We often navigate the filesystem graphically by clicking on graphical folders. We can do the exact same navigation from the command line.

There are two commands that we'll be using at a command prompt to navigate the filesystem on your computer:

  • ls
  • cd

ls lists the contents of a directory. cd moves you into a new directory (it stands for "change directory").

Let's practice using these commands.

Open a command prompt:

  • Search spot light for terminal or use the Finder to goto Applications > Utilities > Terminal.app.

Practice using ls and cd

Type each of these commands and hit enter:

ls

This lists all the files in your home directory.

cd /

This will change you into the / directory.

ls

This lists the contents of the / directory.

cd Users

This will change you into the Users subdirectory of the / directory.

ls

You should see the names of all the files and directories in /Users.

cd ..

.. means "parent directory", so this command moved you up to the parent directory. You were in /Users, so now you are in /, the root directory.

ls

This lists the contents of the root directory, confirming where you are.

Tips

  • You can use Tab to auto-complete directory and file names. So from inside the root directory, if you type cd Use and hit Tab, the command prompt will auto-complete the directory name, and you can then hit enter to change into the /Users directory.
  • The command prompt maintains a command history. You can use the up arrow to cycle through old commands.
  • Note that the text that makes up the command prompt changes as you move around directories. The command prompt will always give the full directory path to your current directory.

Check your understanding

Answer these questions. Experiment at the command line if you need to! If you aren't sure about an answer, ask a helper.

  1. What directory are you in after starting a new command line prompt?
  2. After starting a new command line prompt, how would you get to the root directory?
  3. How do you check what files and directories are in your current working directory?
  4. If you are in directory /Users, and you want to get to /Users/jesstess/projects, how would you do that?
  5. What are 2 ways to avoid typing out a full navigation command? (hint: one requires that you've run the command before)
  6. What is the difference between a command prompt and a Python prompt?

Success!

You've practiced using ls and cd to navigate your computer's filesystem from the command prompt.
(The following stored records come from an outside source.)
--- config.mk ---
export PLATFORM = sky130hd
export DESIGN_NAME = median_frame_ctrl_flat
export DESIGN_NICKNAME = d
export VERILOG_FILES = /design/src/rtl/median_frame_ctrl_if.sv /design/src/rtl/median_frame_ctrl.sv /design/src/flat_wrapper.sv
export SDC_FILE = /design/constraint.sdc
export NUM_CORES = 1
export LEC_CHECK = 0
export ABC_CLOCK_PERIOD_IN_PS = 2540
export BUFFER_PORTS_ARGS = -buffer_cell sky130_fd_sc_hd__buf_2
export CAP_MARGIN = 20
export CORE_MARGIN = 8
export CORE_UTILIZATION = 40
export CTS_CLUSTER_SIZE = 28
export DETAILED_ROUTE_END_ITERATION = 7
export GPL_TIMING_DRIVEN = 0
export PLACE_DENSITY = 0.66
export SLEW_MARGIN = 30
export SYNTH_ARGS = -nofsm -noshare
export SYNTH_HDL_FRONTEND = slang
export SYNTH_SLANG_ARGS = --single-unit
--- constraint.sdc ---
create_clock -name clk -period 2.54 [get_ports clk]
set_input_delay 0.381 -clock clk [delete_from_list [all_inputs] [get_ports clk]]
set_output_delay 0.381 -clock clk [all_outputs]
set_load 0.03 [all_outputs]
--- src/rtl/median_frame_ctrl_if.sv ---
`default_nettype none
// ============================================================================
// Module      : median_frame_ctrl_if
// Description : Bundles the frame control, upstream pixel stream, core
//               pipeline and downstream pixel stream signals of the median
//               frame sequencer.
//               slave  : sequencer view (drives busy/done/in_ready/core_en/
//                        core_din/out_pixel/out_valid/col/row)
//               master : environment view (drives start/in_pixel/in_valid/
//                        core_pixel/out_ready)
// Revision    : 1.0 - initial release
// ============================================================================
interface median_frame_ctrl_if #(
    parameter int CW = 10
);
    logic          start;
    logic          busy;
    logic          done;
    logic [7:0]    in_pixel;
    logic          in_valid;
    logic          in_ready;
    logic          core_en;
    logic [7:0]    core_din;
    logic [7:0]    core_pixel;
    logic [7:0]    out_pixel;
    logic          out_valid;
    logic          out_ready;
    logic [CW-1:0] col;
    logic [CW-1:0] row;

    modport slave (
        input  start, in_pixel, in_valid, core_pixel, out_ready,
        output busy, done, in_ready, core_en, core_din, out_pixel, out_valid,
               col, row
    );

    modport master (
        output start, in_pixel, in_valid, core_pixel, out_ready,
        input  busy, done, in_ready, core_en, core_din, out_pixel, out_valid,
               col, row
    );
endinterface
`default_nettype wire

--- src/rtl/median_frame_ctrl.sv ---
`default_nettype none
// ============================================================================
// Module      : median_frame_ctrl
// Description : Frame-level sequencer for the 3x3 median core. Accepts a
//               raster pixel stream, advances the core only on accepted
//               pixels or flush beats, tags results coming from complete
//               3x3 windows and forwards only those downstream with
//               valid/ready back-pressure.
// Ports       : clk  - clock
//               rst  - synchronous active-high reset
//               bus  - median_frame_ctrl_if.slave (control, upstream,
//                      core and downstream signals)
// Revision    : 1.0 - initial release
// ============================================================================
module median_frame_ctrl #(
    parameter int IMG_W    = 640,
    parameter int IMG_H    = 480,
    parameter int PIPE_LAT = 3,
    parameter int CW       = 10
) (
    input  logic               clk,
    input  logic               rst,
    median_frame_ctrl_if.slave bus
);

    localparam int                c_fcw        = $clog2(PIPE_LAT + 1);
    localparam logic [CW-1:0]     c_last_col   = CW'(IMG_W - 1);
    localparam logic [CW-1:0]     c_last_row   = CW'(IMG_H - 1);
    localparam logic [CW-1:0]     c_win_min    = CW'(2);
    localparam logic [c_fcw-1:0]  c_flush_init = c_fcw'(PIPE_LAT);

    typedef enum logic [1:0] {
        S_IDLE  = 2'd0,
        S_RUN   = 2'd1,
        S_FLUSH = 2'd2,
        S_DONE  = 2'd3
    } state_t;

    state_t              r_state;
    logic [CW-1:0]       r_col;
    logic [CW-1:0]       r_row;
    logic [PIPE_LAT-1:0] r_tag;
    logic                r_taken;
    logic [c_fcw-1:0]    r_flush_cnt;
    logic                r_busy;
    logic                r_done;

    logic                w_out_valid;
    logic                w_stall;
    logic                w_in_ready;
    logic                w_accept;
    logic                w_adv;
    logic                w_new_tag;
    logic [PIPE_LAT-1:0] w_tag_next;

    // r_tag mirrors the core pipeline: bit PIPE_LAT-1 belongs to the result
    // currently sitting on core_pixel. r_taken remembers that this result
    // was already handed off while the core was frozen.
    assign w_out_valid = r_tag[PIPE_LAT-1] & ~r_taken;
    assign w_stall     = w_out_valid & ~bus.out_ready;
    assign w_in_ready  = (r_state == S_RUN) & ~w_stall;
    assign w_accept    = w_in_ready & bus.in_valid;
    assign w_adv       = ~w_stall & (((r_state == S_RUN) & bus.in_valid) |
                                     ((r_state == S_FLUSH) & (r_flush_cnt != '0)));

    // Flush beats push a zero tag because w_accept is low outside RUN.
    assign w_new_tag   = w_accept & (r_row >= c_win_min) & (r_col >= c_win_min);

    generate
        if (PIPE_LAT == 1) begin : g_tag_single
            assign w_tag_next = w_new_tag;
        end else begin : g_tag_shift
            assign w_tag_next = {r_tag[PIPE_LAT-2:0], w_new_tag};
        end
    endgenerate

    always_ff @(posedge clk) begin
        if (rst) begin
            r_state     <= S_IDLE;
            r_col       <= '0;
            r_row       <= '0;
            r_tag       <= '0;
            r_taken     <= 1'b0;
            r_flush_cnt <= '0;
            r_busy      <= 1'b0;
            r_done      <= 1'b0;
        end else begin
            r_done <= 1'b0;

            if (w_adv) begin
                r_tag   <= w_tag_next;
                r_taken <= 1'b0;
            end else if (w_out_valid & bus.out_ready) begin
                r_taken <= 1'b1;
            end

            case (r_state)
                S_IDLE: begin
                    if (bus.start) begin
                        r_col   <= '0;
                        r_row   <= '0;
                        r_tag   <= '0;
                        r_taken <= 1'b0;
                        r_busy  <= 1'b1;
                        r_state <= S_RUN;
                    end
                end

                S_RUN: begin
                    if (w_accept) begin
                        if (r_col == c_last_col) begin
                            r_col <= '0;
                            if (r_row == c_last_row) begin
                                r_row       <= '0;
                                r_flush_cnt <= c_flush_init;
                                r_state     <= S_FLUSH;
                            end else begin
                                r_row <= r_row + 1'b1;
                            end
                        end else begin
                            r_col <= r_col + 1'b1;
                        end
                    end
                end

                S_FLUSH: begin
                    if (w_adv) begin
                        r_flush_cnt <= r_flush_cnt - 1'b1;
                    end
                    // Leave only once the pipe is pushed through and the
                    // final result has been handed off.
                    if ((r_flush_cnt == '0) && !w_out_valid) begin
                        r_busy  <= 1'b0;
                        r_done  <= 1'b1;
                        r_state <= S_DONE;
                    end
                end

                S_DONE: begin
                    r_state <= S_IDLE;
                end

                default: begin
                    r_state <= S_IDLE;
                end
            endcase
        end
    end

    assign bus.busy      = r_busy;
    assign bus.done      = r_done;
    assign bus.in_ready  = w_in_ready;
    assign bus.core_en   = w_adv;
    assign bus.core_din  = (r_state == S_RUN) ? bus.in_pixel : 8'd0;
    assign bus.out_pixel = bus.core_pixel;
    assign bus.out_valid = w_out_valid;
    assign bus.col       = r_col;
    assign bus.row       = r_row;

endmodule
`default_nettype wire

--- src/flat_wrapper.sv ---
// flat-port wrapper written by rule: the top's interface ports become plain ports
module median_frame_ctrl_flat 
#(
    parameter int IMG_W    = 640,
    parameter int IMG_H    = 480,
    parameter int PIPE_LAT = 3,
    parameter int CW       = 10
)
  (clk, rst, bus_start, bus_in_pixel, bus_in_valid, bus_core_pixel, bus_out_ready, bus_busy, bus_done, bus_in_ready, bus_core_en, bus_core_din, bus_out_pixel, bus_out_valid, bus_col, bus_row);
  median_frame_ctrl_if #(.CW(CW)) bus_i ();
  input  logic clk;
  input  logic rst;
  input wire logic [$bits(bus_i.start)-1:0] bus_start;
  input wire logic [$bits(bus_i.in_pixel)-1:0] bus_in_pixel;
  input wire logic [$bits(bus_i.in_valid)-1:0] bus_in_valid;
  input wire logic [$bits(bus_i.core_pixel)-1:0] bus_core_pixel;
  input wire logic [$bits(bus_i.out_ready)-1:0] bus_out_ready;
  output wire logic [$bits(bus_i.busy)-1:0] bus_busy;
  output wire logic [$bits(bus_i.done)-1:0] bus_done;
  output wire logic [$bits(bus_i.in_ready)-1:0] bus_in_ready;
  output wire logic [$bits(bus_i.core_en)-1:0] bus_core_en;
  output wire logic [$bits(bus_i.core_din)-1:0] bus_core_din;
  output wire logic [$bits(bus_i.out_pixel)-1:0] bus_out_pixel;
  output wire logic [$bits(bus_i.out_valid)-1:0] bus_out_valid;
  output wire logic [$bits(bus_i.col)-1:0] bus_col;
  output wire logic [$bits(bus_i.row)-1:0] bus_row;
  assign bus_i.start = bus_start;
  assign bus_i.in_pixel = bus_in_pixel;
  assign bus_i.in_valid = bus_in_valid;
  assign bus_i.core_pixel = bus_core_pixel;
  assign bus_i.out_ready = bus_out_ready;
  assign bus_busy = bus_i.busy;
  assign bus_done = bus_i.done;
  assign bus_in_ready = bus_i.in_ready;
  assign bus_core_en = bus_i.core_en;
  assign bus_core_din = bus_i.core_din;
  assign bus_out_pixel = bus_i.out_pixel;
  assign bus_out_valid = bus_i.out_valid;
  assign bus_col = bus_i.col;
  assign bus_row = bus_i.row;
  median_frame_ctrl #(.IMG_W(IMG_W), .IMG_H(IMG_H), .PIPE_LAT(PIPE_LAT), .CW(CW)) u_core (.clk(clk), .rst(rst), .bus(bus_i));
endmodule
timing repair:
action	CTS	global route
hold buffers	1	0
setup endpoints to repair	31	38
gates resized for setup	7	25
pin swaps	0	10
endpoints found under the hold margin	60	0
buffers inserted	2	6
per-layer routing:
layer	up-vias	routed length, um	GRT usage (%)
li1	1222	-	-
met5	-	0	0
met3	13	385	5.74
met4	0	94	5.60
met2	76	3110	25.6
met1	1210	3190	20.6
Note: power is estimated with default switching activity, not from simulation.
Running a Python Program from the Command Line on Mac OS X

Run hello.py

  1. In a previous goal we created a file called hello.py which had print("Hello, World!") in it and we saved it to your Desktop.
  2. Navigate to your Desktop directory from a command prompt, using the ls and cd commands. See the terminal navigation on Windows instructions for a refresher on using these commands. Don't hesitate to get help from a staff member on this step if you need it -- it's a new way of navigating your computer, so it may be unintuitive at first!
  3. Once you are in your Desktop directory, you'll see hello.py in the output of ls.

    Type

    python hello.py
    

    and press Enter.

  4. Doing this will cause Python to execute the contents of that script -- it should print "Hello World!" to the screen. What you've done here is run the Python application with an argument -- the name of a file, in this case "hello.py". Python knows that when you give it a file name as an argument, it should execute the contents of the provided file.

Success!

You have configured Python to run easily from anywhere with the Command Prompt and you have run your first Python program form a file!